If early relapse occurred at increased frequency with shorter courses of treatment, it too would argue for longer treatment duration; however, only one patient (2%) in this study relapsed early with cutaneous HZ three days after the treatment of the initial episode finished, and he had the lowest CD4 count in our patient group. Our data therefore support the safety of shorter treatment durations.

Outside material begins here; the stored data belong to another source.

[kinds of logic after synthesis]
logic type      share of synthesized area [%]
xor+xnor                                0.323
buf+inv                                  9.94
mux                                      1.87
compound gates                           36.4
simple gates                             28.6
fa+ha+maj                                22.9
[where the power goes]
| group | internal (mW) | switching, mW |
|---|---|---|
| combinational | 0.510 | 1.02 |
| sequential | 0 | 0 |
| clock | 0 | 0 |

Late relapse is a feature of the epidemiology of cutaneous HZ in patients with HIV infection. The treatment duration of an episode of cutaneous HZ, whether this is three or seven to 14 days, seems unlikely to alter the natural history of late relapses of cutaneous HZ, years or even months later for this latent virus infection. Thus, the frequency of late relapses does not seem to be a logical measure of potential failure in the evaluation of treatment duration for cutaneous HZ.

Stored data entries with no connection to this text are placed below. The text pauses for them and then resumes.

$ cat src/hdl/decode_ctrl_pkg.sv
package decode_ctrl_pkg;

   typedef logic [3:0] alu_op_t;
   typedef logic [1:0] dsize_t;

   //////////////////////////////
   // Control frames, MSB first
   //   EX   alu_op(4) b_i s_u use_shamt
   //   MEM  re we s_u dsize(2)
   //   WB   dest(5) reg_we mem_alu data_pc
   //////////////////////////////
   typedef logic [6:0] ex_ctrl_t;
   typedef logic [4:0] mem_ctrl_t;
   typedef logic [7:0] wb_ctrl_t;

   // ALU operations
   localparam alu_op_t ALU_ADD = 4'd0;
   localparam alu_op_t ALU_SUB = 4'd1;
   localparam alu_op_t ALU_AND = 4'd2;
   localparam alu_op_t ALU_OR  = 4'd3;
   localparam alu_op_t ALU_XOR = 4'd4;
   localparam alu_op_t ALU_NOR = 4'd5;
   localparam alu_op_t ALU_SRL = 4'd6;
   localparam alu_op_t ALU_SLL = 4'd7;
   localparam alu_op_t ALU_SRA = 4'd8;
   localparam alu_op_t ALU_SLT = 4'd10;
   localparam alu_op_t ALU_LUI = 4'd11;

   // Memory access sizes
   localparam dsize_t DSIZE_BYTE = 2'd0;
   localparam dsize_t DSIZE_HALF = 2'd1;
   localparam dsize_t DSIZE_WORD = 2'd2;

endpackage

Seven patients (13.7%) developed postherpetic neuralgia in our study compared with a similar 18% in a retrospective study of HIV-infected patients published in the combination antiretroviral therapy era. 10
Inhibitory concentrations of aciclovir for VZV isolates lie between 0.12 and 5.2 mg/L. 11–13 Oral aciclovir given at 800 mg five times daily results in mean peak plasma concentrations of only 1.6 mg/L, whereas intravenous aciclovir administered at 5 and 10 mg/kg gives mean peak plasma concentrations of 9.8 and 20.7 mg/L, respectively. 11 These data argue against oral aciclovir for cutaneous HZ in the immunocompromised but do support the use of intravenous aciclovir at 5 mg/kg, rather than at 10 mg/kg, as an effective dose for the treatment of cutaneous HZ in any patient. Oral valaciclovir, the prodrug of aciclovir, at a dose of 1000 mg three times daily produces similar peak and trough levels and total daily exposure to aciclovir as intravenous aciclovir 5 mg/kg eight-hourly. 14
It is not our intention to suggest that intravenous aciclovir at a dose of 5 mg/kg (or 6.5 mg/kg as we actually used) eight hourly for three days needs to be used routinely to treat cutaneous HZ in patients with HIV infection. We would argue that oral valaciclovir 1000 mg three times daily for three days would, on the basis of pharmacokinetic data, 14 be as effective as our intravenous aciclovir regimen for three days. Clearly, a blanket advisory suggestion to ‘complete a 10- to 14-day course’, or to continue ‘until all lesions are cleared’ ‘for severe cutaneous disease’, while driven by concerns about local progression, dissemination and possible visceral involvement, will be excessive for nearly all patients.
In summary, we need prospective studies evaluating shorter treatment durations of antiviral drugs for cutaneous HZ in patients with HIV infection, other immunocompromised patients and, of course, in the immunocompetent. Our results suggest that intravenous aciclovir for three days is as effective as the widely recommended longer treatment durations for cutaneous HZ in patients with HIV infection. The importance of shorter treatment durations of antimicrobials to slow down the spread of antimicrobial resistance has recently been highlighted. 15,16 We also suggest that the widely recommended dose of intravenous aciclovir of 10–15 mg/kg eight-hourly for the treatment of severe cutaneous HZ in patients with HIV infection is unnecessarily high: it has certainly never been properly clinically evaluated. If shorter treatment durations of antivirals (and lower doses of intravenous aciclovir) were shown to be of equal efficacy in proper trials, then the benefits in terms of compliance, adverse effects and costs for both immunocompetent and immunocompromised patients are obvious.
DECLARATION
There were no sources of funding for this research. There is no potential conflict of interest related to this submission.